Meanwhile Grandma Marvel was living it up in Washington.  By then my stepfather was back and her and I lost touch in a way.  We'd pass on good wish to each other through my mother and I'd send her pictures and cards but I wanted nothing to do with my stepfather and since he now lived with her I lost my ability to talk and see her freely.  She died almost four years ago.  I was driving back home from a trip to Utah with my mother-in-law.  My mother called me with the news.  Marvel had fallen, broken her hip and had to be taken to the hospital.  They wanted to do surgery on her but her blood pressure was so low that in order to keep her alive they had to keep her inverted with her head down.  She was in terrible pain.  With two children by her side, one in the air, and one unable to be found (he worked in the backwoods of Alaska), she asked to be put back up.  She died testifying of Christ and when she told everyone it was time for her to pass she said Gail was at her side holding her hand and that Sandra who had died a few years before was sitting on the end of her bed.  She was laid to rest at the foot of that beautiful hill in Manti.  I wish I could have gone but I'm still to this day in a place where I don't want to see my step father and I lived on the other side of the country.  It was impossible.  I miss her too.  I know she got a kick out of the fact that I married an almost doctor.  Him making it there would have made her proud and I know she would have loved to see the mouth on this child of mine.  Remember she lived with me when I was a teenager.  There is no way she wouldn't enjoy seeing me get a little pay back.

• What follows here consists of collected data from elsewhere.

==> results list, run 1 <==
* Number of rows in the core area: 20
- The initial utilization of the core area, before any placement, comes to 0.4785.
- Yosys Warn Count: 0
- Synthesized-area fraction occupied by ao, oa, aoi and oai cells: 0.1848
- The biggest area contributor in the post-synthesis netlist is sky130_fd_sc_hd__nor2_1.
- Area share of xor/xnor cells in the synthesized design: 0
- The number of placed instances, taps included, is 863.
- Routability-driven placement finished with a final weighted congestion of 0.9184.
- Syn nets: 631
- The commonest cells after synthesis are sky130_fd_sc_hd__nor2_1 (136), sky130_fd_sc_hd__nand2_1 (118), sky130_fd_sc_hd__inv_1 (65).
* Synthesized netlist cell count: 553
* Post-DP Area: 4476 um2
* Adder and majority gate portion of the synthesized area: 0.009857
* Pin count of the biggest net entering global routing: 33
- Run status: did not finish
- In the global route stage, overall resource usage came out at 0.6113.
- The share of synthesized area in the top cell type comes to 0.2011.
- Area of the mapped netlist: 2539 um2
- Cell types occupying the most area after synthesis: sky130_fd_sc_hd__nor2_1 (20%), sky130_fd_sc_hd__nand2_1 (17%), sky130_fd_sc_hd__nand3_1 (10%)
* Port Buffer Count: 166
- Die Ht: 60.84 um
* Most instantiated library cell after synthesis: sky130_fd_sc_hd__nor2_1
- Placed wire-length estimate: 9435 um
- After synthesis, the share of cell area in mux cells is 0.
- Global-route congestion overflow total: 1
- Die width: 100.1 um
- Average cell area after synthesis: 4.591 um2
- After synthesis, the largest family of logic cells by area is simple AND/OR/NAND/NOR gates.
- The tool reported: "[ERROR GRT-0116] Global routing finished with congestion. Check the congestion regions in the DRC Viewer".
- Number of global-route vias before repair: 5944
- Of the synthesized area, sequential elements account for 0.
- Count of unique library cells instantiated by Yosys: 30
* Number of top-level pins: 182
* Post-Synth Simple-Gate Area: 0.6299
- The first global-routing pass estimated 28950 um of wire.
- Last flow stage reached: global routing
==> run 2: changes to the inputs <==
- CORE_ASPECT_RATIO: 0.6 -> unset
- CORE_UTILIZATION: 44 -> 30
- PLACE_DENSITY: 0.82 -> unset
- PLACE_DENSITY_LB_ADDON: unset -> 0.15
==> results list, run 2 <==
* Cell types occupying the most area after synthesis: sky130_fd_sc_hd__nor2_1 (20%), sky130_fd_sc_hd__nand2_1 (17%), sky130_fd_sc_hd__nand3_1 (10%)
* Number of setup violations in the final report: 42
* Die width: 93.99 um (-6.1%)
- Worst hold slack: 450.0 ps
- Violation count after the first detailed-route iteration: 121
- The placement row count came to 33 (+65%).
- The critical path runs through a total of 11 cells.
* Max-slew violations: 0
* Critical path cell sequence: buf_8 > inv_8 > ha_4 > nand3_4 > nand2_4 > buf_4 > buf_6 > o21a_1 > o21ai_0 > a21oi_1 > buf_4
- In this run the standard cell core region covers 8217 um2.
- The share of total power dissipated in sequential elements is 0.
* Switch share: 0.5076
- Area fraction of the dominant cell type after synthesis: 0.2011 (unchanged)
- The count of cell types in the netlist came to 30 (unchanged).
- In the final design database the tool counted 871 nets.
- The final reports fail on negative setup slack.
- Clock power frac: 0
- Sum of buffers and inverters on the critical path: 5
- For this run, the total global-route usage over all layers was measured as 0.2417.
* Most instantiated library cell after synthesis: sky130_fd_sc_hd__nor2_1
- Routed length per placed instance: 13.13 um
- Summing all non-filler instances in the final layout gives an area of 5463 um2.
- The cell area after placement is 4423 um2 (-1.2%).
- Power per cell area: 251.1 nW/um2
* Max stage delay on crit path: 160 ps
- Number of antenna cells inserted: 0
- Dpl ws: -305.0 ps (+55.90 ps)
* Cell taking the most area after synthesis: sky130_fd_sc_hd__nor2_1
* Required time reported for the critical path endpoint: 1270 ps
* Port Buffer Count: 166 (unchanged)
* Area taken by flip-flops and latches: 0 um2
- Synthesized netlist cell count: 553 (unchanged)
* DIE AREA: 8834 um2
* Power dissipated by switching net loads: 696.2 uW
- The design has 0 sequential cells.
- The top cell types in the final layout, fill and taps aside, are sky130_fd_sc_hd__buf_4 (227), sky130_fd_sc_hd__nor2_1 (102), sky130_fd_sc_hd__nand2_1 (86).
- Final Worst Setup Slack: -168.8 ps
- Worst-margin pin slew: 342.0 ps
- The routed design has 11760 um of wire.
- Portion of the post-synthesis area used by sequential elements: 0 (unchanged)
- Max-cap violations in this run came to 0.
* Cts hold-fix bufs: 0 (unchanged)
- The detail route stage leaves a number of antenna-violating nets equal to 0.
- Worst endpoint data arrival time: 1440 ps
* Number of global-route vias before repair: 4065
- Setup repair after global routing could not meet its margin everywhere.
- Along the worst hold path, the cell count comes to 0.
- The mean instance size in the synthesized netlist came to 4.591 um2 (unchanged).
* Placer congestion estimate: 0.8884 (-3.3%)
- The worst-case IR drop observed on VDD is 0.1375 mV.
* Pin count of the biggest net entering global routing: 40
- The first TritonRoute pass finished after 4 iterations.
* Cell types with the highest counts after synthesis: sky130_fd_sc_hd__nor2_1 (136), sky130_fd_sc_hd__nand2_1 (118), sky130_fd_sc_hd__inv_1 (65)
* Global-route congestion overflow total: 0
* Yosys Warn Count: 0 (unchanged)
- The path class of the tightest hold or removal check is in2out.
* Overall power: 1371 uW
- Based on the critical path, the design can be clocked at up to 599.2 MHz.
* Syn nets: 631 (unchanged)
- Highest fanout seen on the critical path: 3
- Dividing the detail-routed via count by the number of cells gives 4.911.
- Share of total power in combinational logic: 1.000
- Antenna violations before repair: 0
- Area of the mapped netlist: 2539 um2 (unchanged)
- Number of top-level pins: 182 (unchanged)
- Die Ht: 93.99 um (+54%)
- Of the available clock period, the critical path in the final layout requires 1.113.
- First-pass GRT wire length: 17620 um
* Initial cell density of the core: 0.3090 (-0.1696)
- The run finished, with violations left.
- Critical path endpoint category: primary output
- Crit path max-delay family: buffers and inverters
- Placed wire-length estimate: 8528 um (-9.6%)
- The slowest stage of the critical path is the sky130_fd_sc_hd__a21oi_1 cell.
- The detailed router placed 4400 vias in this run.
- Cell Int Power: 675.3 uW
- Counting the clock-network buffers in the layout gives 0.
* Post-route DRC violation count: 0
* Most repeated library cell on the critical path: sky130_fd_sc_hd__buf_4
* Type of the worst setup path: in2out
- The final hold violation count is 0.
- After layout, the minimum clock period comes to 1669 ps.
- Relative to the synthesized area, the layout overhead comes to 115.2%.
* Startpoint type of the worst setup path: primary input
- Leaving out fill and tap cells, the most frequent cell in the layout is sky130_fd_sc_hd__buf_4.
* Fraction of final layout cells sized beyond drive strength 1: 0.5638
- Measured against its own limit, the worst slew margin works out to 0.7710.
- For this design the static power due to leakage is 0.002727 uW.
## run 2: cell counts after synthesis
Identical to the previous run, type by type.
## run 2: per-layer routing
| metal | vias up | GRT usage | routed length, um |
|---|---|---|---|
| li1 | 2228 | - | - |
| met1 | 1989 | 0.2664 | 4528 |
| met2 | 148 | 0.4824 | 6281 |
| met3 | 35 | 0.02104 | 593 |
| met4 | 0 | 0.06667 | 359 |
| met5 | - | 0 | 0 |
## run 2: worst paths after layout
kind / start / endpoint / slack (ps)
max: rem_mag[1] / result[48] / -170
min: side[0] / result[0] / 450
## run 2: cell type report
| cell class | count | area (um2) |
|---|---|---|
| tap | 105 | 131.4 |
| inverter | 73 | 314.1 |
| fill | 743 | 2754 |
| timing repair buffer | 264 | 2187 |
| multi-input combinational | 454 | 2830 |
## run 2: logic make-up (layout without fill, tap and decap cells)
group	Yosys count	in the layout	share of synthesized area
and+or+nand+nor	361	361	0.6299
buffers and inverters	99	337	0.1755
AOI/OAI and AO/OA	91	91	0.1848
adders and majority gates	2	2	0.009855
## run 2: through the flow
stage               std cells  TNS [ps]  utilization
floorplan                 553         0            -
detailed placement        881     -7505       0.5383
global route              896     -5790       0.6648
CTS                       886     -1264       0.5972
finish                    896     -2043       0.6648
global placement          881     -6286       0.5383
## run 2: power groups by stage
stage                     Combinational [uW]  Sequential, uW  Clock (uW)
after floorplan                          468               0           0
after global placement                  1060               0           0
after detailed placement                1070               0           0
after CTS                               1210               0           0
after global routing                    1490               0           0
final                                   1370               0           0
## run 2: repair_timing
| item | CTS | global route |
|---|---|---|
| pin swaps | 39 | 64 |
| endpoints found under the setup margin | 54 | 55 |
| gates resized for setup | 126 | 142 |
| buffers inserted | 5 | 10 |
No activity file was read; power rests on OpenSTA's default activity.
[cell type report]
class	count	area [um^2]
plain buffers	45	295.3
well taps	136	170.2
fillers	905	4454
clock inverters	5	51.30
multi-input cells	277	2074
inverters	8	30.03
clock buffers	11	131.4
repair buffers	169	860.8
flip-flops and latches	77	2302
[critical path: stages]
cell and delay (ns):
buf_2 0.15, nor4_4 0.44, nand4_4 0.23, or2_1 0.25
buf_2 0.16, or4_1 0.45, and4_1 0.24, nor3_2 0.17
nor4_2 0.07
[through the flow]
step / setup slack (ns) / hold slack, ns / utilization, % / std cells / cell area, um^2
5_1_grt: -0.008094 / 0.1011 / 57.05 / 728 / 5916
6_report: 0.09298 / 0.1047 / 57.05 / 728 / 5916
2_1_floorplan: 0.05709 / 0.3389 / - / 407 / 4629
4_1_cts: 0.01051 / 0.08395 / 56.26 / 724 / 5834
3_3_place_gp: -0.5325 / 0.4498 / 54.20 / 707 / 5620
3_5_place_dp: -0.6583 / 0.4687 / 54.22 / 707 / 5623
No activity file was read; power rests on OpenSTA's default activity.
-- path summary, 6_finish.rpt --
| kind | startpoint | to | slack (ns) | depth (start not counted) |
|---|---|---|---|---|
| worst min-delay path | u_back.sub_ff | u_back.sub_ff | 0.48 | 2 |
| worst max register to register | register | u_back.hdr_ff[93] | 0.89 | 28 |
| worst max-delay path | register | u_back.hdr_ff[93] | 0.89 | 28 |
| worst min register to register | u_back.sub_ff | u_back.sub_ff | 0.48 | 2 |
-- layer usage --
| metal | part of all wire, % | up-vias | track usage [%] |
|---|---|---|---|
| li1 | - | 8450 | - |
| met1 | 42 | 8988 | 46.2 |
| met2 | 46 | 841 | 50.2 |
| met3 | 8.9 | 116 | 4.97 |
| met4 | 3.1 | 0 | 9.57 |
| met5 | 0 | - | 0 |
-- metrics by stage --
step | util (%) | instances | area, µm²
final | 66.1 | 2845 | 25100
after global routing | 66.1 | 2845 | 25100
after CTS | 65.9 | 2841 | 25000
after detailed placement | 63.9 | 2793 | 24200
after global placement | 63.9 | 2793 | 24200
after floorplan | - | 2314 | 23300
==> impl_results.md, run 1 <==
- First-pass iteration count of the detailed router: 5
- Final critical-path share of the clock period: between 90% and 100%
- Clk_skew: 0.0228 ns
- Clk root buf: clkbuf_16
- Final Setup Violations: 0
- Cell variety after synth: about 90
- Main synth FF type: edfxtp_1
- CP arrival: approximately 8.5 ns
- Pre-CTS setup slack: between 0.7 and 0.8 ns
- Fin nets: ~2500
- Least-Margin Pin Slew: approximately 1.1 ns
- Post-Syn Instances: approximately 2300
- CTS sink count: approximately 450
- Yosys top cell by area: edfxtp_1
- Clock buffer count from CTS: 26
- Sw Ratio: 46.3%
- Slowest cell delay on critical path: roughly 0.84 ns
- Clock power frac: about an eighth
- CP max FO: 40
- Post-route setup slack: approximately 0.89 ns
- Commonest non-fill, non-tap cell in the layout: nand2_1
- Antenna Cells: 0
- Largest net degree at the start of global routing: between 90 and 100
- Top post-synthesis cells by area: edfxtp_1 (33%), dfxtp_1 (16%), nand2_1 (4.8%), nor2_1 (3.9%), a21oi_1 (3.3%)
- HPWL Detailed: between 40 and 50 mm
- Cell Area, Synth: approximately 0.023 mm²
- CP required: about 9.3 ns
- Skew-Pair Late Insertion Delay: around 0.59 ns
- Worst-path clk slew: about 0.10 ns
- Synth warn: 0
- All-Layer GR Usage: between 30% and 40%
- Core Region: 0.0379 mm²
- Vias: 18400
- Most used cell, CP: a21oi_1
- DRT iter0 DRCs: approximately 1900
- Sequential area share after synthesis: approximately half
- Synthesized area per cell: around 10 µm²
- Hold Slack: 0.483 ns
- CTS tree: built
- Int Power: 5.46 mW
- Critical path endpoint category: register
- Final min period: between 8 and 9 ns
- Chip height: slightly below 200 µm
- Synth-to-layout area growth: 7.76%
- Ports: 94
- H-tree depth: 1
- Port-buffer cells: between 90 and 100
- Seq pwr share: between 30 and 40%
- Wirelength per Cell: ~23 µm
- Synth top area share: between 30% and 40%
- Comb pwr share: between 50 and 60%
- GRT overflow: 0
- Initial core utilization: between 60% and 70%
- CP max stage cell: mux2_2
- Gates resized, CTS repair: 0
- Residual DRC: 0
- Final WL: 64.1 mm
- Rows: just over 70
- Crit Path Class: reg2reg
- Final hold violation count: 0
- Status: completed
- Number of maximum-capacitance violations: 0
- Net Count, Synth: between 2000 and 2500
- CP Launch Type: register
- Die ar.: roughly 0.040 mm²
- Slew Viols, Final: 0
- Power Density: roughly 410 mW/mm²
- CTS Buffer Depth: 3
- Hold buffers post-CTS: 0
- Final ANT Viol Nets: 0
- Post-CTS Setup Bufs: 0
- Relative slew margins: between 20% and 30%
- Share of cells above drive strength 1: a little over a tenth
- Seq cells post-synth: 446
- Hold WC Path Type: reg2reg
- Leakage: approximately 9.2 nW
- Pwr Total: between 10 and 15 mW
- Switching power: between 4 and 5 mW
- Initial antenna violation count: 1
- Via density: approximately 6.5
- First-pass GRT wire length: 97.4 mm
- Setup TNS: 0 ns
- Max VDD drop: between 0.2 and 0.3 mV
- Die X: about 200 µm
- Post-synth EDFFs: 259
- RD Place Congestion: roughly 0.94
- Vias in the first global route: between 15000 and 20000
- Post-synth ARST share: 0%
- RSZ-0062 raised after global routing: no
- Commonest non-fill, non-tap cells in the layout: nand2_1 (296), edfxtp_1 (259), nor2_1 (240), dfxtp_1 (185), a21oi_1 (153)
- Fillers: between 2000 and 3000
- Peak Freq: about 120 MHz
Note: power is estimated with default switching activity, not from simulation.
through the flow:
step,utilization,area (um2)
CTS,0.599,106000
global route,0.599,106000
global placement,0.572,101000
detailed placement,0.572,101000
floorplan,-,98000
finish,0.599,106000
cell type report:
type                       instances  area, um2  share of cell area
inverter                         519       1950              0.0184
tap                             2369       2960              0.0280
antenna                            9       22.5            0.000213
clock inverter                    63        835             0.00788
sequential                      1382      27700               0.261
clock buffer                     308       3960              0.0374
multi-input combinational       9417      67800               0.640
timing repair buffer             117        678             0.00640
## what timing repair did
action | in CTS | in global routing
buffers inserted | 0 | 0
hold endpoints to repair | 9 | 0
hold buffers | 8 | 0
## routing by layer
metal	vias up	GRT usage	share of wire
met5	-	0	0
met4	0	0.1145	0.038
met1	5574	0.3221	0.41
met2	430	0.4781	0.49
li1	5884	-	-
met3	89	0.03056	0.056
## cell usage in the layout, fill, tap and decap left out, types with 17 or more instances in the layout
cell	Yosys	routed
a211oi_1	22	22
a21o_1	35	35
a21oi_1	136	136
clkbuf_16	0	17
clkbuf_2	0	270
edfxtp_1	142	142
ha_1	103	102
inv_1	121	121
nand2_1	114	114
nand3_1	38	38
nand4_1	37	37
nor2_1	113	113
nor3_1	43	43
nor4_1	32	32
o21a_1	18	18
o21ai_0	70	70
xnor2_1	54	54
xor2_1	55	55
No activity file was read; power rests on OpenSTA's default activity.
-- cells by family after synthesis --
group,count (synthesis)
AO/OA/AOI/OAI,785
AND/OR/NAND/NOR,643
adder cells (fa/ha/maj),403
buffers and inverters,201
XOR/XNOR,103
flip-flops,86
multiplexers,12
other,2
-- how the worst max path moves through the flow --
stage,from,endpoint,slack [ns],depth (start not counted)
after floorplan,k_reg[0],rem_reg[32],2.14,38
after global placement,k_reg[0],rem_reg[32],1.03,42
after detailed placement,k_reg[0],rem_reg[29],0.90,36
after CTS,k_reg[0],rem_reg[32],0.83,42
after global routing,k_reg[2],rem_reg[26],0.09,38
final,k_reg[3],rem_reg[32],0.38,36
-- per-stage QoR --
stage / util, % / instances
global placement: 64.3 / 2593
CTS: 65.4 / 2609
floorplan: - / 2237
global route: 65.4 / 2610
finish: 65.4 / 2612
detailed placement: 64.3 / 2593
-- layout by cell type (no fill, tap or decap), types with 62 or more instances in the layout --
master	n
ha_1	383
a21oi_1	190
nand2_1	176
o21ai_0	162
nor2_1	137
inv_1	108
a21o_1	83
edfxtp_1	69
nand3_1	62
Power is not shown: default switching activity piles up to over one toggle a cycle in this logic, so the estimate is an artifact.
===== src/rtl/core/ifpc_pkg.sv =====
`default_nettype none

package ifpc_pkg;

	// Character codes recognised by the classifier.
	localparam logic [7:0] CH_PLUS   = 8'h2B;
	localparam logic [7:0] CH_MINUS  = 8'h2D;
	localparam logic [7:0] CH_STAR   = 8'h2A;
	localparam logic [7:0] CH_SLASH  = 8'h2F;
	localparam logic [7:0] CH_LPAREN = 8'h28;
	localparam logic [7:0] CH_RPAREN = 8'h29;
	localparam logic [7:0] CH_0      = 8'h30;
	localparam logic [7:0] CH_9      = 8'h39;
	localparam logic [7:0] CH_A      = 8'h61;
	localparam logic [7:0] CH_Z      = 8'h7A;

	// Character classes handed from the front to the back.
	typedef logic [2:0] cls_t;
	localparam cls_t CLS_DIGIT  = 3'd0;
	localparam cls_t CLS_LETTER = 3'd1;
	localparam cls_t CLS_LPAREN = 3'd2;
	localparam cls_t CLS_RPAREN = 3'd3;
	localparam cls_t CLS_OP     = 3'd4;
	localparam cls_t CLS_OTHER  = 3'd5;

	// Operator codes; the stack also holds the parenthesis marker.
	typedef logic [1:0] opc_t;
	localparam opc_t OP_ADD = 2'd0;
	localparam opc_t OP_SUB = 2'd1;
	localparam opc_t OP_MUL = 2'd2;
	localparam opc_t OP_DIV = 2'd3;

	typedef logic [2:0] stk_t;
	localparam stk_t PAREN_CODE = 3'd4;

	// Token kinds on the output channel.
	typedef logic [1:0] kind_t;
	localparam kind_t KIND_NUM = 2'd0;
	localparam kind_t KIND_VAR = 2'd1;
	localparam kind_t KIND_OP  = 2'd2;
	localparam kind_t KIND_END = 2'd3;

	localparam int NUM_W = 31;

	// Short queue between front and back.
	localparam int QUEUE_DEPTH = 2;
	localparam int QPW = (QUEUE_DEPTH > 1) ? $clog2(QUEUE_DEPTH) : 1;
	localparam int QCW = $clog2(QUEUE_DEPTH + 1);

	typedef struct packed {
		cls_t       cls;
		logic [4:0] val;
		logic       last;
	} cmd_t;

	typedef struct packed {
		kind_t            token_kind;
		logic [NUM_W-1:0] number_value;
		logic [4:0]       variable_index;
		opc_t             operator_code;
		logic             expression_ok;
		logic             last_result;
	} tok_t;

endpackage

`default_nettype wire


===== src/rtl/core/ifpc_if.sv =====
`default_nettype none

interface ifpc_char_if;
	logic       valid;
	logic       ready;
	logic [7:0] char_code;
	logic       last_char;

	modport source (output valid, output char_code, output last_char, input ready);
	modport sink   (input valid, input char_code, input last_char, output ready);
endinterface
[src/rtl/next_fit_contiguous_page_allocator_top.sv]
// Next-fit contiguous page allocator, top level
//
// A request item on the req_ channel carries a page count. The block scans
// its used map from the next-fit pointer for that many consecutive free
// pages, never letting a run cross from the last page to page 0. One
// response item on the rsp_ channel follows every request: tuser says
// whether a run was found, tdata holds the byte address of its first page
// (0 when nothing was found). A count of 0 or above the page total fails
// at once without touching the map.
// The map is read one page a cycle (one memory read port), then a found
// run is marked one page a cycle (one write port). One request is worked
// on at a time; the next one is taken as soon as the previous response
// sits in the output register.
// Reset: the pointer returns to page 0 and a clearing pass writes the map
// (page 0 used, all others free); req_tready stays low until it ends. A
// stalled response holds its item and blocks completion of the following
// request until rsp_tready takes it.
`timescale 1ns / 1ps

module next_fit_contiguous_page_allocator_top (
   input  logic                            clock,
   input  logic                            reset,
   input  logic                            req_tvalid,
   output logic                            req_tready,
   // page_count [10:0], zero fill above
   input  logic [nfca_pkg::REQ_DATA_W-1:0] req_tdata,
   output logic                            rsp_tvalid,
   input  logic                            rsp_tready,
   // start_address [21:0], zero fill above
   output logic [nfca_pkg::RSP_DATA_W-1:0] rsp_tdata,
   // found [0]
   output logic [0:0]                      rsp_tuser
);

   localparam logic [1:0] ST_IDLE = 2'd0;
   localparam logic [1:0] ST_SCAN = 2'd1;
   localparam logic [1:0] ST_MARK = 2'd2;
   localparam logic [1:0] ST_DONE = 2'd3;
   localparam int FULL_W = nfca_pkg::PAGE_IDX_W + nfca_pkg::PAGE_SHIFT;

   nfca_pkg::map_req_type  map_req;
   nfca_pkg::map_rsp_type  map_rsp;

   logic [1:0]             state_ff,      state_in;
   nfca_pkg::count_type    want_ff,       want_in;
   nfca_pkg::page_idx_type iss_ff,        iss_in;
   logic                   look_valid_ff, look_valid_in;
   nfca_pkg::page_idx_type look_pos_ff,   look_pos_in;
   nfca_pkg::count_type    run_ff,        run_in;
   nfca_pkg::page_idx_type first_ff,      first_in;
   nfca_pkg::count_type    checked_ff,    checked_in;
   nfca_pkg::page_idx_type ptr_ff,        ptr_in;
   nfca_pkg::page_idx_type mark_addr_ff,  mark_addr_in;
   nfca_pkg::count_type    mark_left_ff,  mark_left_in;
   logic                   found_ff,      found_in;
   logic                   rsp_valid_ff,  rsp_valid_in;
   logic                   rsp_found_ff,  rsp_found_in;
   logic [nfca_pkg::ADDR_W-1:0] rsp_addr_ff, rsp_addr_in;

   nfca_pkg::count_type    req_count;
   nfca_pkg::count_type    eff_run;
   nfca_pkg::count_type    run_plus;
   nfca_pkg::count_type    checked_plus;
   nfca_pkg::page_idx_type step_first;
   logic                   page_free;
   logic                   hit;
   logic                   exhausted;
   logic                   req_fire;
   logic [FULL_W-1:0]      full_addr;

   nfca_used_map u_used_map (
      .clock   (clock),
      .reset   (reset),
      .map_req (map_req),
      .map_rsp (map_rsp)
   );

   assign req_count  = req_tdata[nfca_pkg::COUNT_W-1:0];
   assign req_tready = (state_ff == ST_IDLE) && map_rsp.ready;
   assign req_fire   = req_tvalid && req_tready;

   // one scan step on the page whose mark has just come back
   always_comb begin
      eff_run      = (look_pos_ff == '0) ? '0 : run_ff;
      run_plus     = eff_run + 1'b1;
      step_first   = (eff_run == '0) ? look_pos_ff : first_ff;
      page_free    = ~map_rsp.rd_data;
      checked_plus = checked_ff + 1'b1;
      hit          = look_valid_ff && page_free && (run_plus == want_ff);
      exhausted    = look_valid_ff && !hit && (checked_plus == nfca_pkg::PAGE_COUNT);
   end

   assign full_addr = {first_ff, {nfca_pkg::PAGE_SHIFT{1'b0}}};

   // request sequencer
   always_comb begin
      state_in      = state_ff;
      want_in       = want_ff;
      iss_in        = iss_ff;
      look_valid_in = 1'b0;
      look_pos_in   = look_pos_ff;
      run_in        = run_ff;
      first_in      = first_ff;
      checked_in    = checked_ff;
      ptr_in        = ptr_ff;
      mark_addr_in  = mark_addr_ff;
      mark_left_in  = mark_left_ff;
      found_in      = found_ff;
      rsp_valid_in  = rsp_valid_ff && !rsp_tready;
      rsp_found_in  = rsp_found_ff;
      rsp_addr_in   = rsp_addr_ff;
      map_req       = '0;
      case (state_ff)
         ST_IDLE: begin
            if (req_fire) begin
               want_in    = req_count;
               iss_in     = ptr_ff;
               run_in     = '0;
               checked_in = '0;
               found_in   = 1'b0;
               if (req_count == '0 || req_count > nfca_pkg::PAGE_COUNT) begin
                  state_in = ST_DONE;
               end else begin
                  state_in = ST_SCAN;
               end
            end
         end
         ST_SCAN: begin
            // issue the next page while the previous one is judged
            map_req.rd_en   = 1'b1;
            map_req.rd_addr = iss_ff;
            iss_in          = (iss_ff == nfca_pkg::LAST_PAGE) ? '0 : iss_ff + 1'b1;
            look_valid_in   = 1'b1;
            look_pos_in     = iss_ff;
            if (look_valid_ff) begin
               checked_in = checked_plus;
               first_in   = step_first;
               run_in     = page_free ? run_plus : '0;
               if (hit) begin
                  found_in      = 1'b1;
                  mark_addr_in  = step_first;
                  mark_left_in  = want_ff;
                  ptr_in        = (look_pos_ff == nfca_pkg::LAST_PAGE) ? '0
                                                                    : look_pos_ff + 1'b1;
                  look_valid_in = 1'b0;
                  state_in      = ST_MARK;
               end else if (exhausted) begin
                  look_valid_in = 1'b0;
                  state_in      = ST_DONE;
               end
            end
         end
         ST_MARK: begin
            map_req.wr_en   = 1'b1;
            map_req.wr_addr = mark_addr_ff;
            mark_addr_in    = mark_addr_ff + 1'b1;
            mark_left_in    = mark_left_ff - 1'b1;
            if (mark_left_ff == nfca_pkg::count_type'(1)) begin
               state_in = ST_DONE;
            end
         end
         ST_DONE: begin
            // load the output register once it is free
            if (!rsp_valid_ff || rsp_tready) begin
               rsp_valid_in = 1'b1;
               rsp_found_in = found_ff;
               rsp_addr_in  = found_ff ? nfca_pkg::ADDR_W'(full_addr) : '0;
               state_in     = ST_IDLE;
            end
         end
         default: begin
            state_in = ST_IDLE;
         end
      endcase
   end

   // control state
   always_ff @(posedge clock) begin
      if (reset) begin
         state_ff      <= ST_IDLE;
         ptr_ff        <= '0;
         look_valid_ff <= 1'b0;
         rsp_valid_ff  <= 1'b0;
      end else begin
         state_ff      <= state_in;
         ptr_ff        <= ptr_in;
         look_valid_ff <= look_valid_in;
         rsp_valid_ff  <= rsp_valid_in;
      end
   end

   // working and payload registers
   always_ff @(posedge clock) begin
      want_ff      <= want_in;
      iss_ff       <= iss_in;
      look_pos_ff  <= look_pos_in;
      run_ff       <= run_in;
      first_ff     <= first_in;
      checked_ff   <= checked_in;
      mark_addr_ff <= mark_addr_in;
      mark_left_ff <= mark_left_in;
      found_ff     <= found_in;
      rsp_found_ff <= rsp_found_in;
      rsp_addr_ff  <= rsp_addr_in;
   end

   assign rsp_tvalid = rsp_valid_ff;
   assign rsp_tdata  = {{(nfca_pkg::RSP_DATA_W - nfca_pkg::ADDR_W){1'b0}}, rsp_addr_ff};
   assign rsp_tuser  = rsp_found_ff;

endmodule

Then there is my sister Jo who died just this last summer.  Luckily her partner was right there at the time and he and the paramedics managed to get her heart started again.  What would I do without one of my sisters.  Sisters are not just something you can replace with another...each one is special, unique, and necessary.  When we were young Jo drove me crazy.  She was everything I wasn't, thin, graceful, and an excellent speller, her skin was light and while it was always obvious that I was always "something else" she could pass for white and looked a lot more like our mother's family.  Frankly I was jealous.  But she was also a wonderful playmate.  She never complained about the fact that I always made her be Joseph in our family nativity.  She was creative with a great imagination.  My senior year of high school I moved schools to a new place and without her to eat lunch with everyday I don't know that I would have survived.  Today as grownups I'm in awe of her.  She is a vegan, she was in a National Geographic article, I kid you not.  She works as a librarian.  Can we all say dream job.  She lives without a car with her book selling Partner who gives the best hugs, who helps produce documentaries on the side and who I will love forever because he saved her life.  I haven't known that much death in my life but each one has left me feeling profoundly less.  I'm so thankful that at this point in my life I still get to have my sister as part of it.


  1. I enjoyed these stories. It's amazing how thinking of death can bring back such memories.

    Now which ones are you in these pictures? that one picture towards the end in front of a fountain in Savannah, Georgia? I was just there two weeks ago and it looks like Forsyth park!

    I've been thinking of death some this week, too. A girl who attended church with about a dozen years ago died after giving birth to her first child. She was 28. I have cried off and on ever since I found out.

  2. Such a lovely post, Crystal. What wonderful grandmothers. I am so glad your sister survived. As for me, I have been surrounded by death my whole life. So many funerals. I think about the people I am missing constantly, with love and smiles and sometimes tears.

    When my mom was dying, we had such a lovely visit with her doctor (he came to her house--Oh Canada!) and when he had described how her death would go, she said, "Is there any way to speed up the process?" and he just smiled and patted her hand and said, "Actually, death by liver cancer is not a bad way to go, comparatively speaking."